"I have a conscience, my dear, on this matter," said an old gentleman to a young lady, as the two were sitting in the breakfast parlour of a country house which looked down from the cliffs over the sea on the coast of Carmarthenshire.
"And so have I, Uncle Indefer; and as my conscience is backed by my inclination, whereas yours is not—"
"You think that I shall give way?"
"I did not mean that."
"If I could only make you understand how very strong is my inclination, or disinclination—how impossible to be conquered, then—"
"Then you would know that I could never give way, as you call it, and you would go to work with your own conscience to see whether it be imperative with you or not. You may be sure of this,—I shall never say a word to you in opposition to your conscience. If there be a word to be spoken it must come from yourself."
There was a long pause in the conversation, a silence for an hour, during which the girl went in and out of the room and settled herself down at her work. Then the old man went back abruptly to the subject they had discussed. "I shall obey my conscience."
"You ought to do so, Uncle Indefer. What should a man obey but his conscience?"
"Though it will break my heart."
"No; no, no!"
"And will ruin you."
"That is a flea's bite. I can brave my ruin easily, but not your broken heart."

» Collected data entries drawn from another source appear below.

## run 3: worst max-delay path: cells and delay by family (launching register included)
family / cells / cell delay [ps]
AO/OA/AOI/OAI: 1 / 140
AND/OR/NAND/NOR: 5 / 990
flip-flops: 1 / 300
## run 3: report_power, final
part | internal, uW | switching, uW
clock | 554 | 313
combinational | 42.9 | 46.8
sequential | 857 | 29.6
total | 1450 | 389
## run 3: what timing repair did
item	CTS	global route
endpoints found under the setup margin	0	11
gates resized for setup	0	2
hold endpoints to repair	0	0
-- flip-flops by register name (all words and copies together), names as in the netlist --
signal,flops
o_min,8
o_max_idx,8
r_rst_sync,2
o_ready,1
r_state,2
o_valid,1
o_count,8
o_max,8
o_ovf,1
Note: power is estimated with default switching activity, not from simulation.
===== src/rtl/arb_grant_queue.sv =====
`default_nettype none
// ============================================================================
// Module      : arb_grant_queue
// Description : Captures the payload and encoded index of the client granted
//               by rr_arbiter into a small in-order FIFO. The FIFO drains
//               through a valid/ready port. When it is full, the block stalls
//               the arbiter so that no granted request is lost.
// Revision    : 1.0  initial release
// ============================================================================
module arb_grant_queue #(
  parameter int CLIENTS = 32,
  parameter int DATA_W  = 8,
  parameter int DEPTH   = 4,
  parameter int IDX_W   = $clog2(CLIENTS)
) (
  input  logic                        clock,
  input  logic                        reset,
  input  logic [CLIENTS-1:0]          grant,
  input  logic [CLIENTS*DATA_W-1:0]   req_data,
  output logic                        stall,
  output logic                        out_valid,
  input  logic                        out_ready,
  output logic [DATA_W-1:0]           out_data,
  output logic [IDX_W-1:0]            out_client,
  output logic [$clog2(DEPTH):0]      count,
  output logic                        onehot_err
);

  localparam int c_PTR_W = $clog2(DEPTH);
  localparam int c_CNT_W = c_PTR_W + 1;
  localparam logic [c_CNT_W-1:0] c_FULL = c_CNT_W'(DEPTH);

  logic [c_PTR_W-1:0] r_wr_ptr;
  logic [c_PTR_W-1:0] r_rd_ptr;
  logic [c_CNT_W-1:0] r_count;
  logic [DATA_W-1:0]  r_mem_data   [DEPTH];
  logic [IDX_W-1:0]   r_mem_client [DEPTH];
  logic               r_onehot_err;

  logic [IDX_W-1:0]   w_idx;
  logic [DATA_W-1:0]  w_data;
  logic               w_multi;
  logic               w_full;
  logic               w_push;
  logic               w_pop;

  // Lowest-set-bit encode of the grant, selecting that client's payload.
  // Scanning from the top down lets the lowest set bit win the last write.
  always_comb begin
    w_idx  = '0;
    w_data = '0;
    for (int i = CLIENTS - 1; i >= 0; i--) begin
      if (grant[i]) begin
        w_idx  = IDX_W'(i);
        w_data = req_data[i*DATA_W +: DATA_W];
      end
    end
  end

  // More than one grant bit set: clearing the lowest set bit leaves something.
  assign w_multi = |(grant & (grant - CLIENTS'(1)));

  // Stall depends on registered occupancy only, keeping grant and out_ready
  // out of the arbiter's stall timing path.
  assign w_full = (r_count == c_FULL);
  assign w_push = (|grant) && !w_full;
  assign w_pop  = out_valid && out_ready;

  // Storage and pointer update; reset discards every entry immediately.
  always_ff @(posedge clock) begin
    if (reset) begin
      r_wr_ptr <= '0;
      r_rd_ptr <= '0;
      for (int i = 0; i < DEPTH; i++) begin
        r_mem_data[i]   <= '0;
        r_mem_client[i] <= '0;
      end
    end else begin
      if (w_push) begin
        r_mem_data[r_wr_ptr]   <= w_data;
        r_mem_client[r_wr_ptr] <= w_idx;
        r_wr_ptr               <= r_wr_ptr + c_PTR_W'(1);
      end
      if (w_pop) begin
        r_rd_ptr <= r_rd_ptr + c_PTR_W'(1);
      end
    end
  end

  // Occupancy: a simultaneous push and pop leaves the count unchanged.
  always_ff @(posedge clock) begin
    if (reset) begin
      r_count <= '0;
    end else begin
      case ({w_push, w_pop})
        2'b10:   r_count <= r_count + c_CNT_W'(1);
        2'b01:   r_count <= r_count - c_CNT_W'(1);
        default: r_count <= r_count;
      endcase
    end
  end

  // One-cycle error pulse for an accepted grant that was not one-hot.
  // Grants ignored during stall are never flagged.
  always_ff @(posedge clock) begin
    if (reset) begin
      r_onehot_err <= 1'b0;
    end else begin
      r_onehot_err <= w_push && w_multi;
    end
  end

  assign stall      = w_full;
  assign count      = r_count;
  assign onehot_err = r_onehot_err;
  assign out_valid  = (r_count != '0);
  // Head entry comes straight from registered storage; zero while empty.
  assign out_data   = out_valid ? r_mem_data[r_rd_ptr]   : '0;
  assign out_client = out_valid ? r_mem_client[r_rd_ptr] : '0;

endmodule
`default_nettype wire


===== config.mk =====
export PLATFORM = sky130hd
export DESIGN_NAME = arb_grant_queue
export DESIGN_NICKNAME = d
export VERILOG_FILES = /design/src/rtl/arb_grant_queue.sv
export SDC_FILE = /design/constraint.sdc
export NUM_CORES = 1
export LEC_CHECK = 0
export BUFFER_PORTS_ARGS = -buffer_cell sky130_fd_sc_hd__buf_2
export CAP_MARGIN = 20
export CELL_PAD_IN_SITES_DETAIL_PLACEMENT = 1
export CELL_PAD_IN_SITES_GLOBAL_PLACEMENT = 2
export CORE_MARGIN = 5
export CORE_UTILIZATION = 27
export DETAILED_ROUTE_END_ITERATION = 10
export GPL_TIMING_DRIVEN = 0
export PLACE_DENSITY_LB_ADDON = 0.1
export SYNTH_ARGS = -nofsm -noshare
export SYNTH_HDL_FRONTEND = slang
export SYNTH_SLANG_ARGS = --single-unit

===== constraint.sdc =====
create_clock -name clock -period 4.2 [get_ports clock]
set_clock_uncertainty 0.15 [all_clocks]
set_input_delay 0.42 -clock clock [delete_from_list [all_inputs] [get_ports clock]]
set_output_delay 0.42 -clock clock [all_outputs]
set_load 0.05 [all_outputs]

==> results.md, run 1 <==
- The run finished with clean final reports.
- The boundary pin count is 310.
- The final-layout setup total negative slack is 0 ns.
- The type of element capturing the critical path is a flip-flop.
- At the worst endpoint, the required time is 4.31 ns.
- The share of synthesized flip-flops with an asynchronous set or reset is 0%.
- After detailed routing, the number of remaining DRC violations is 0.
- In this run, synthesis inferred 52 flip-flops with an integrated enable.
- The width of the die is 159.7 um.
- The mapped netlist covers between 6000 and 7000 um^2.
- The buffer cell driving the clock tree root is sky130_fd_sc_hd__clkbuf_16.
- In the layout the commonest cells are 316 x sky130_fd_sc_hd__buf_2, 76 x sky130_fd_sc_hd__nor2_1, 53 x sky130_fd_sc_hd__inv_1, 53 x sky130_fd_sc_hd__nand2_1, 52 x sky130_fd_sc_hd__edfxtp_1.
- The count of non-filler cells in the finished layout is 1355.
- The count of buffers from port buffering is 306.
- For this run, the number of Yosys warnings is 0.
- The wire length of the first global-routing pass is 47000 um.
- Power spread over the standard cell area amounts to 331.4 nW/um^2.
- After clock tree synthesis, the clock-pin slew on the worst setup and hold paths is roughly 0.050 ns.
- The final layout contains routed wiring with a total length of 31310 um.
- In this run, placement finished with an instance count of 1332.
- The final-report max-slew violation count is 0.
- Cells fill 37.51% of the core in the end.
- The total CTS buffers is 9.
- The clock period could shrink to approximately 3.3 ns.
- The layout overhead on the synthesized area is 36.10%.
- Timing would allow up to 0.3010 GHz.
- Synthesis produced a netlist with a net count of a little over 1000.
- The clock passes through at most 2 buffers.
- The tool flagged a number of max-cap violations equal to 0.
- The overall routing resource usage is 23.61%.
- Summed over all layers, the global routing overflow is 0.
- The critical path goes through buf_2, nor4_1, and4_1, buf_2, a31oi_4, inv_1, ha_1, inv_1, fa_1, xor2_1, or3_1, a21oi_1.
- In this run the static leakage power is 3.560 nW.
- The final cycle utilization of the critical path is 79.10%.
- The clock drives just over 60 sinks.
- In this design, the stage delay of the slowest critical-path cell is 0.89 ns.
- Once detail routing completed, the nets flagged for antenna violations numbered 0.
- For the pin with the worst max-slew slack, the measured transition is 1.035 ns.
- Along the worst path, the maximum fanout reaches 6.
- The floorplan step set the die height to 159.7 um.
- Sequential elements use 29.11% of the synthesized area.
- The number of design-rule violations left by the first detailed-router iteration is roughly 280.
- The die covers ~26000 um^2.
- The library cell used most frequently in the layout, excluding fill and tap cells, is sky130_fd_sc_hd__buf_2.
- The total area inside the core boundary comes to 21960 um^2.
- The count of hold buffers inserted by post-cts repair is 0.
- The post-CTS resize count is 0.
- Post-CTS timing repair inserted 0 buffers for setup.
- The kind of path behind the tightest hold check is reg2reg.
- The most used flip-flop cell after synthesis is sky130_fd_sc_hd__edfxtp_1.
- The hold violation total from the final report was 0.
- The maximum VDD drop is 244.6 uV.
- Setup repair after global routing left no endpoint under its margin.
- Entering global routing, the biggest net connects 14 pins.
- The post-synthesis sequential element count is 62.
- The clock tree from TritonCTS is yes.
- Before antenna repair, the detailed router went through 5 iterations.
- After legalization and detailed placement, the total HPWL measured between 20000 and 30000 um.
- Data arrives at the worst endpoint at 3.43 ns.
- The H-tree depth reported by CTS is 3.
- After layout, the worst setup slack is approximately 0.88 ns.
- Setup violations remaining at the end of the flow were counted as 0.
- The number of nets at the end of the flow is approximately 1400.
- Before CTS, the worst setup slack after placement is 0.5046 ns.
- Cells with a size suffix above 1 make up between 30% and 40% of the layout.
- The number of cells produced by synthesis is 746.
- The startpoint kind of the worst setup timing path is an input port.
- The final estimated routing congestion in global placement is 0.8170.
- The number of vias after detailed routing is 7261.
- The number of global-route vias before repair is 8002.
- By startpoint and endpoint, the worst setup path is classified as in2reg.
- Once the floorplan was initialized, standard cells occupied 27.56% of the core.
- The latest clock arrival within the worst-skew pair is 0.33 ns.
- The worst-case headroom to the max-slew limit is between 30% and 40%.
- The slowest library cell on the worst path is sky130_fd_sc_hd__nor4_1.
- The post-synthesis average cell area is slightly above 8 um^2.
- In this run the core area contains between 50 and 60 standard-cell rows.
- The number of antenna violations at the first check in global routing is 10.
- The via density per instance is 5.359.
- The count of cell types in the netlist is 69.
- The per-cell routed wire length is 23.11 um.
- The count of filler cells inserted in the layout is 2754.
[config.mk]
export PLATFORM = sky130hd
export DESIGN_NAME = mem_arbiter_flat
export DESIGN_NICKNAME = d
export VERILOG_FILES = /design/src/rtl/mem_arbiter_pkg.sv /design/src/rtl/mem_arbiter_if.sv /design/src/rtl/mem_arb_tag_table.sv /design/src/rtl/mem_arbiter.sv /design/src/flat_wrapper.sv
export SDC_FILE = /design/constraint.sdc
export NUM_CORES = 1
export LEC_CHECK = 0
export ABC_CLOCK_PERIOD_IN_PS = 5400
export BUFFER_PORTS_ARGS = -buffer_cell sky130_fd_sc_hd__buf_4
export CORE_AREA = 2 2 149 151
export DETAILED_ROUTE_END_ITERATION = 10
export DIE_AREA = 0 0 151 153
export PLACE_DENSITY = 0.48
export SETUP_SLACK_MARGIN = 0.5
export SLEW_MARGIN = 20
export SYNTH_ARGS = -nofsm -noshare
export SYNTH_HDL_FRONTEND = slang
export SYNTH_SLANG_ARGS = --single-unit
[constraint.sdc]
create_clock -name clock -period 5.4 [get_ports clock]
set_clock_uncertainty 0.15 [all_clocks]
set_input_delay 0.54 -clock clock [delete_from_list [all_inputs] [get_ports clock]]
set_output_delay 0.54 -clock clock [all_outputs]
set_load 0.05 [all_outputs]
[src/rtl/mem_arbiter_pkg.sv]
// Shared memory-side types plus arbiter-local helpers.
//   sys_defs        : MEM_TAG, MEM_BLOCK, MEM_COMMAND, MEM_ARB_OWNER
//   mem_arbiter_pkg : tag range helper used by the arbiter and its tag table
package sys_defs;

   typedef logic [3:0]  MEM_TAG;
   typedef logic [63:0] MEM_BLOCK;

   typedef enum logic [1:0] {
      MEM_NONE  = 2'h0,
      MEM_LOAD  = 2'h1,
      MEM_STORE = 2'h2
   } MEM_COMMAND;

   typedef enum logic {
      OWNER_ICACHE = 1'b0,
      OWNER_DCACHE = 1'b1
   } MEM_ARB_OWNER;

endpackage

package mem_arbiter_pkg;

   import sys_defs::*;

   // Tag 0 means "no tag"; tags above num_tags are never tracked.
   function automatic logic tag_in_range(input MEM_TAG tag, input int unsigned num_tags);
      return (tag != '0) && (32'(tag) <= num_tags);
   endfunction

endpackage

[src/rtl/mem_arbiter_if.sv]
// Request/response bus between the two cache requesters, the arbiter and memory.
//   slave  : arbiter view (requests and memory replies in, grants/responses out)
//   master : client/memory view, the mirror image
interface mem_arbiter_if;

   import sys_defs::*;

   logic        ic_req_valid;
   logic [31:0] ic_req_addr;
   logic        ic_req_accepted;

   logic        dc_req_valid;
   MEM_COMMAND  dc_req_cmd;
   logic [31:0] dc_req_addr;
   MEM_BLOCK    dc_req_data;
   logic        dc_req_accepted;

   MEM_TAG      grant_tag;

   MEM_COMMAND  mem_cmd;
   logic [31:0] mem_addr;
   MEM_BLOCK    mem_data;
   MEM_TAG      mem_tag;

   MEM_TAG      mem_resp_tag;
   MEM_BLOCK    mem_resp_data;

   logic        ic_resp_valid;
   logic        dc_resp_valid;
   MEM_TAG      resp_tag;
   MEM_BLOCK    resp_data;

   logic [3:0]  loads_outstanding;
   logic        drop_err;

   modport slave (
      input  ic_req_valid, ic_req_addr,
      input  dc_req_valid, dc_req_cmd, dc_req_addr, dc_req_data,
      input  mem_tag, mem_resp_tag, mem_resp_data,
      output ic_req_accepted, dc_req_accepted, grant_tag,
      output mem_cmd, mem_addr, mem_data,
      output ic_resp_valid, dc_resp_valid, resp_tag, resp_data,
      output loads_outstanding, drop_err
   );

   modport master (
      output ic_req_valid, ic_req_addr,
      output dc_req_valid, dc_req_cmd, dc_req_addr, dc_req_data,
      output mem_tag, mem_resp_tag, mem_resp_data,
      input  ic_req_accepted, dc_req_accepted, grant_tag,
      input  mem_cmd, mem_addr, mem_data,
      input  ic_resp_valid, dc_resp_valid, resp_tag, resp_data,
      input  loads_outstanding, drop_err
   );

endinterface
==> config.mk <==
export PLATFORM = sky130hd
export DESIGN_NAME = shift_add_mul8
export DESIGN_NICKNAME = d
export VERILOG_FILES = /design/src/rtl/div_reconstruct_checker_pkg.sv /design/src/rtl/div_reconstruct_checker_shift_add_mul8.sv
export SDC_FILE = /design/constraint.sdc
export NUM_CORES = 1
export LEC_CHECK = 0
export ABC_AREA = 1
export CAP_MARGIN = 20
export CELL_PAD_IN_SITES_DETAIL_PLACEMENT = 0
export CELL_PAD_IN_SITES_GLOBAL_PLACEMENT = 1
export CORE_MARGIN = 4
export CORE_UTILIZATION = 36
export DETAILED_ROUTE_END_ITERATION = 10
export PLACE_DENSITY_LB_ADDON = 0.1
export SLEW_MARGIN = 10
export SYNTH_ARGS = -nofsm -noshare
export SYNTH_HDL_FRONTEND = slang
export SYNTH_SLANG_ARGS = --single-unit
==> constraint.sdc <==
create_clock -name clk -period 3 [get_ports clk]
set_clock_uncertainty 0.2 [all_clocks]
set_input_delay 0.6 -clock clk [delete_from_list [all_inputs] [get_ports clk]]
set_output_delay 0.6 -clock clk [all_outputs]
set_load 0.01 [all_outputs]
==> src/rtl/div_reconstruct_checker_pkg.sv <==
// Shared widths, saturation limits and FSM encoding for the divider reconstruction checker.
package div_recon_pkg;

    localparam int N_W    = 16;
    localparam int D_W    = 8;
    localparam int REC_W  = 17;
    localparam int ACC_W  = 32;
    localparam int CNT_W  = 16;
    localparam int STEP_W = 3;

    localparam logic [ACC_W-1:0] ACC_MAX = '1;
    localparam logic [CNT_W-1:0] CNT_MAX = '1;

    typedef enum logic [1:0] {
        IDLE = 2'd0,
        MUL  = 2'd1,
        ADD  = 2'd2,
        DONE = 2'd3
    } state_t;

endpackage

==> src/rtl/div_reconstruct_checker_shift_add_mul8.sv <==
// Eight-step LSB-first shift-add multiplier; product is exact once done has been seen.
module shift_add_mul8
    import div_recon_pkg::*;
(
    input  logic           clk,
    input  logic           rst,
    input  logic           start,
    input  logic [D_W-1:0] mcand,
    input  logic [D_W-1:0] mplier,
    output logic [N_W-1:0] product,
    output logic           done
);

    logic [STEP_W-1:0] step;
    logic              busy;

    always_ff @(posedge clk) begin
        if (rst) begin
            product <= '0;
            step    <= '0;
            busy    <= 1'b0;
        end else if (start) begin
            product <= '0;
            step    <= '0;
            busy    <= 1'b1;
        end else if (busy) begin
            if (mplier[step])
                product <= product + (N_W'(mcand) << step);
            step <= step + STEP_W'(1);
            if (step == STEP_W'(D_W - 1))
                busy <= 1'b0;
        end
    end

    // High during the final iteration so the controller leaves MUL on the same edge.
    assign done = busy && (step == STEP_W'(D_W - 1));

endmodule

"Why should there be either, Isabel?"
"Nay, sir; have you not said but now, because of our consciences? Not to save your heart from breaking,—though I think your heart is dearer to me than anything else in the world,—could I marry my cousin Henry. We must die together, both of us, you and I, or live broken-hearted, or what not, sooner than that. Would I not do anything possible at your bidding?"
"I used to think so."
"But it is impossible for a young woman with a respect for herself such as I have to submit herself to a man that she loathes. Do as your conscience bids you with the old house. Shall I be less tender to you while you live because I shall have to leave the place when you are dead? Shall I accuse you of injustice or unkindness in my heart? Never! All that is only an outside circumstance to me, comparatively of little moment. But to be the wife of a man I despise!" Then she got up and left the room.
A month passed by before the old man returned to the subject, which he did seated in the same room, at the same hour of the day,—at about four o'clock, when the dinner things had been removed.

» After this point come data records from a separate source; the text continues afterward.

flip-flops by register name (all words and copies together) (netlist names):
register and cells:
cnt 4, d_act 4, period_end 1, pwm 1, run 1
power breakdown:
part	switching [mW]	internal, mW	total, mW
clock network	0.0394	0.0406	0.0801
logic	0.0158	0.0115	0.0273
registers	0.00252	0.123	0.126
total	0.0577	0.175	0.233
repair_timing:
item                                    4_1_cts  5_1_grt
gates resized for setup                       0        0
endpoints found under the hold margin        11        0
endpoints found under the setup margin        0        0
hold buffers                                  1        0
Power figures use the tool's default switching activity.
`config.mk`:
```
export PLATFORM = sky130hd
export DESIGN_NAME = ofdm_preamble_gen
export DESIGN_NICKNAME = d
export VERILOG_FILES = /design/src/rtl/ofdm_pkg.sv /design/src/rtl/ofdm_skid_fifo.sv /design/src/rtl/ofdm_preamble_gen.sv
export SDC_FILE = /design/constraint.sdc
export NUM_CORES = 1
export LEC_CHECK = 0
export BUFFER_PORTS_ARGS = -buffer_cell sky130_fd_sc_hd__buf_2
export CAP_MARGIN = 40
export CORE_MARGIN = 4
export CORE_UTILIZATION = 25
export DETAILED_ROUTE_END_ITERATION = 16
export PLACE_DENSITY_LB_ADDON = 0.05
export SKIP_LAST_GASP = 1
export SLEW_MARGIN = 40
export SYNTH_ARGS = -nofsm -noshare
export SYNTH_HDL_FRONTEND = slang
export SYNTH_SLANG_ARGS = --single-unit
```
`constraint.sdc`:
```
create_clock -name clk -period 2.6 [get_ports clk]
set_input_delay 0.39 -clock clk [delete_from_list [all_inputs] [get_ports clk]]
set_output_delay 0.39 -clock clk [all_outputs]
set_load 0.01 [all_outputs]
```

"Isabel," he said, "I cannot help myself."
"As to what, Uncle Indefer?" She knew very well what was the matter in which, as he said, he could not help himself. Had there been anything in which his age had wanted assistance from her youth there would have been no hesitation between them; no daughter was ever more tender; no father was ever more trusting. But on this subject it was necessary that he should speak more plainly before she could reply to him.
"As to your cousin and the property."
"Then in God's name do not trouble yourself further in looking for help where there is none to be had. You mean that the estate ought to go to a man and not to a woman?"
"It ought to go to a Jones."
"I am not a Jones, nor likely to become a Jones."
"You are as near to me as he is,—and so much dearer!"
"But not on that account a Jones. My name is Isabel Brodrick. A woman not born to be a Jones may have the luck to become one by marriage, but that will never be the case with me."
"You should not laugh at that which is to me a duty."
"Dear, dear uncle!" she said, caressing him, "if I seemed to laugh"—and she certainly had laughed when she spoke of the luck of becoming a Jones—"it is only that you may feel how little importance I attach to it all on my own account."
"But it is important,—terribly important!"
"Very well. Then go to work with two things in your mind fixed as fate. One is that you must leave Llanfeare to your nephew Henry Jones, and the other that I will not marry your nephew Henry Jones. When it is all settled it will be just as though the old place were entailed, as it used to be."
"I wish it were."
"So do I, if it would save you trouble."
"But it isn't the same;—it can't be the same. In getting back the land your grandfather sold I have spent the money I had saved for you."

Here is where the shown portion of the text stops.